Where does the string "step" occur in the records? Copy each line that holds it.

** Opening SOURCE RECORDS block **

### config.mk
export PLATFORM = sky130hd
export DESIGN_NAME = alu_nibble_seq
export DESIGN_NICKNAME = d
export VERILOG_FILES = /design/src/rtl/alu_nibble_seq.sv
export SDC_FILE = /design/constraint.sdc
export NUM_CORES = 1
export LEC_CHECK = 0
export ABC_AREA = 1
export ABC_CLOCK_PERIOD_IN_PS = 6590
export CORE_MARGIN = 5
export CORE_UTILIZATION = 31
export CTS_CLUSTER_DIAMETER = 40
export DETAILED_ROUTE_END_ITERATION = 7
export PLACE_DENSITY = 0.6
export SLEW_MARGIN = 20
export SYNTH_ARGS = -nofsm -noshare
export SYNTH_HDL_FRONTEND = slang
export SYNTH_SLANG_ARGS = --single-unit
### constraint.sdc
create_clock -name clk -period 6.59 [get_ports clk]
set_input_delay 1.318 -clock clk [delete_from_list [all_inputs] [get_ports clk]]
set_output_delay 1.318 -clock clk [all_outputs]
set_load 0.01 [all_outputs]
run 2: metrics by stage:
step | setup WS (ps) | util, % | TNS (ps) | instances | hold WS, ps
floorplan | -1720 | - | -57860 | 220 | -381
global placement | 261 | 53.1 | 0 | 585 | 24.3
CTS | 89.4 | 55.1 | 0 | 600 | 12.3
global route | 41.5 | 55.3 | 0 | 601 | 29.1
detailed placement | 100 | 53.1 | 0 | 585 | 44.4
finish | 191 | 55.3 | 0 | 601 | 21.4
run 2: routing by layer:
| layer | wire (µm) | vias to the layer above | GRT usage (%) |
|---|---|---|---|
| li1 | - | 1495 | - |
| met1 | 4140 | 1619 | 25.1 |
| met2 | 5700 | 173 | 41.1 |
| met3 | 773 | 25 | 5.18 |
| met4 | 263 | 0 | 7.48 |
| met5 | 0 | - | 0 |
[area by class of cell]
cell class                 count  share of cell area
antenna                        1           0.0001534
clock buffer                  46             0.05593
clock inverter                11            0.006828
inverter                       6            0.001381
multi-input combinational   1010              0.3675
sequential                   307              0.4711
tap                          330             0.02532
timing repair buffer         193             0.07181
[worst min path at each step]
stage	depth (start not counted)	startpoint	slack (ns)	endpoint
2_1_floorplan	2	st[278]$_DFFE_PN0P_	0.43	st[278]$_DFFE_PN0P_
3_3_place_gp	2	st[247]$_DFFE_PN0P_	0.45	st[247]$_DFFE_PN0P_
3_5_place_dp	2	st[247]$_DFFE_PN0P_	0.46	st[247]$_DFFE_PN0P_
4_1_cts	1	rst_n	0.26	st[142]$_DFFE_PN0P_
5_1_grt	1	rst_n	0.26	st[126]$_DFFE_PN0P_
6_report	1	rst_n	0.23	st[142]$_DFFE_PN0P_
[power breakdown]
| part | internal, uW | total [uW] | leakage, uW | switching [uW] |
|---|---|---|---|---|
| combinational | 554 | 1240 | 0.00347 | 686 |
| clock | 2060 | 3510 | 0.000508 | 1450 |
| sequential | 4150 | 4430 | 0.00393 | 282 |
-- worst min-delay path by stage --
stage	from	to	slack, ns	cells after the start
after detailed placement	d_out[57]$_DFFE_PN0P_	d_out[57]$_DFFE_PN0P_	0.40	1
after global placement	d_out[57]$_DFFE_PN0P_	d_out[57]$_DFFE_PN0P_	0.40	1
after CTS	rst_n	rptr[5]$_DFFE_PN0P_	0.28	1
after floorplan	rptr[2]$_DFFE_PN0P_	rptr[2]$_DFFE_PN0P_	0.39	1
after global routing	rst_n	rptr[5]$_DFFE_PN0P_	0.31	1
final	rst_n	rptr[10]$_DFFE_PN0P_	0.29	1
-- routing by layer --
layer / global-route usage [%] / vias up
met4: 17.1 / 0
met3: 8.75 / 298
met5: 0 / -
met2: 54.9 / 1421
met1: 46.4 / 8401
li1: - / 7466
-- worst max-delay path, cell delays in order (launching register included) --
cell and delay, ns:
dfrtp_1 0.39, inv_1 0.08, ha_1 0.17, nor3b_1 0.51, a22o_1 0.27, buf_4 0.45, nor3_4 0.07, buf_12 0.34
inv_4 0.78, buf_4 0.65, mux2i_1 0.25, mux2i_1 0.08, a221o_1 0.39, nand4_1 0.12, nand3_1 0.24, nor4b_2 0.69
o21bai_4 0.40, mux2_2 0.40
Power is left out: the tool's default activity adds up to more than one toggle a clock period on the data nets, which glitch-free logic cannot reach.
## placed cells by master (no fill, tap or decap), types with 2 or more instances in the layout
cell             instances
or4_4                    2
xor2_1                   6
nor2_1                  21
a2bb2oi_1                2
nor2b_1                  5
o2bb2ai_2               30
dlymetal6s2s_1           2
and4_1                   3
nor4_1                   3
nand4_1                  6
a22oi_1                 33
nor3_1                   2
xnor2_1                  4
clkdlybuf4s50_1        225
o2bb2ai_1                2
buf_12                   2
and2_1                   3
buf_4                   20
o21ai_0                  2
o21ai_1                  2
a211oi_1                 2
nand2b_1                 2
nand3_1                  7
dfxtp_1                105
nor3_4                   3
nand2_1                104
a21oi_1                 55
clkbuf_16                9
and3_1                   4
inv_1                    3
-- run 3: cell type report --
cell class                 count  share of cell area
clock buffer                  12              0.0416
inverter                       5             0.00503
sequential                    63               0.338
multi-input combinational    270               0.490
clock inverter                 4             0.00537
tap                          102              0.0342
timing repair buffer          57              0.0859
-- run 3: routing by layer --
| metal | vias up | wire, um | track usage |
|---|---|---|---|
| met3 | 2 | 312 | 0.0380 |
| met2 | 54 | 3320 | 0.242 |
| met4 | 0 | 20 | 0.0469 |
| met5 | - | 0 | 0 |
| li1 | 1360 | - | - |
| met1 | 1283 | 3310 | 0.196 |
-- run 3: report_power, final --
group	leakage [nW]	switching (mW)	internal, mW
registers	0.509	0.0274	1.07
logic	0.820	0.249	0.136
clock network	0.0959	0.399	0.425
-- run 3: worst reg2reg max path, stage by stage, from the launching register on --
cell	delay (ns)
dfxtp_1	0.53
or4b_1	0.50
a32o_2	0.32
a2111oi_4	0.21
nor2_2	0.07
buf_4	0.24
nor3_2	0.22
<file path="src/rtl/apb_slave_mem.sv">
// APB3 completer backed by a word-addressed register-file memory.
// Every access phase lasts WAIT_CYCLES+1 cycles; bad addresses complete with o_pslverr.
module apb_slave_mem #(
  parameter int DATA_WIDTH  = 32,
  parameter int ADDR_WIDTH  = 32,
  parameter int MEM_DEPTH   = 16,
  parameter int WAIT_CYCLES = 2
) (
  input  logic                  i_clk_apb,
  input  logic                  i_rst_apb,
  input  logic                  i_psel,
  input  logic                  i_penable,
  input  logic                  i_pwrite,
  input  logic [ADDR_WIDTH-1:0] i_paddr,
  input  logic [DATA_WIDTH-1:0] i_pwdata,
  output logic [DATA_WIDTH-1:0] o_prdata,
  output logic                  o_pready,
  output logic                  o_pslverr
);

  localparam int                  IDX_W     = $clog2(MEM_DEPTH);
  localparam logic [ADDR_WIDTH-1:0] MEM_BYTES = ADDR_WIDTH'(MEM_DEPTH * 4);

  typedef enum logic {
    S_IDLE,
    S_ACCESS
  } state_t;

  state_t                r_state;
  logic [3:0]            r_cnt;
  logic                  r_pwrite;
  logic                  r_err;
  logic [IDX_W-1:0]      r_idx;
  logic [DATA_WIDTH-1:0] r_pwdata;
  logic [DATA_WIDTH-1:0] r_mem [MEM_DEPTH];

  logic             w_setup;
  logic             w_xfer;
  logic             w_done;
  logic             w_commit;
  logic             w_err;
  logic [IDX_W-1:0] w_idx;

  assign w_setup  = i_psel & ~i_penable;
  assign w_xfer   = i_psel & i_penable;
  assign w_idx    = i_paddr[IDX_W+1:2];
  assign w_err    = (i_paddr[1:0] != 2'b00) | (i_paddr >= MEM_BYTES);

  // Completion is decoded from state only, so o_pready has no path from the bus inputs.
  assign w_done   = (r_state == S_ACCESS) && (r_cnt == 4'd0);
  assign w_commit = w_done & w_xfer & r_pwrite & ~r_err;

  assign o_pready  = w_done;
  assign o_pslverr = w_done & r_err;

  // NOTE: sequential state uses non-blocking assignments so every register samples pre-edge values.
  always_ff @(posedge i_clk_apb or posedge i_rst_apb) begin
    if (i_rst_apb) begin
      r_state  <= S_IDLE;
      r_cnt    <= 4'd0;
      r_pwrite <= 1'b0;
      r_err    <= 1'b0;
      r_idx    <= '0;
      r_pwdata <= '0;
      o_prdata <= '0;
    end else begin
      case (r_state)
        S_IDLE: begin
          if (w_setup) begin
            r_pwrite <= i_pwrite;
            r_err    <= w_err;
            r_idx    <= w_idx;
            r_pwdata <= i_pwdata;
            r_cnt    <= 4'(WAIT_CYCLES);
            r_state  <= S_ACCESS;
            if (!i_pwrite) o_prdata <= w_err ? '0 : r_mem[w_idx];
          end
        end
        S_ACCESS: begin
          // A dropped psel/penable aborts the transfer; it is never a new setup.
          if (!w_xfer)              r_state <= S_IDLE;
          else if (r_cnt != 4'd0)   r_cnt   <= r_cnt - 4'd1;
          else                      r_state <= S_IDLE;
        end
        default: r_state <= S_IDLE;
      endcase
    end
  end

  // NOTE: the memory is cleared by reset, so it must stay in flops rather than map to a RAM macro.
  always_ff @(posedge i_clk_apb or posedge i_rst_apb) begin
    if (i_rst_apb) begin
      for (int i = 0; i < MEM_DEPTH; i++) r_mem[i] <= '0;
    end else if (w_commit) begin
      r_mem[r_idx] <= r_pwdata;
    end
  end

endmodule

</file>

** Closing SOURCE RECORDS block **

WRITTEN SOLUTION:
step | setup WS (ps) | util, % | TNS (ps) | instances | hold WS, ps
[worst min path at each step]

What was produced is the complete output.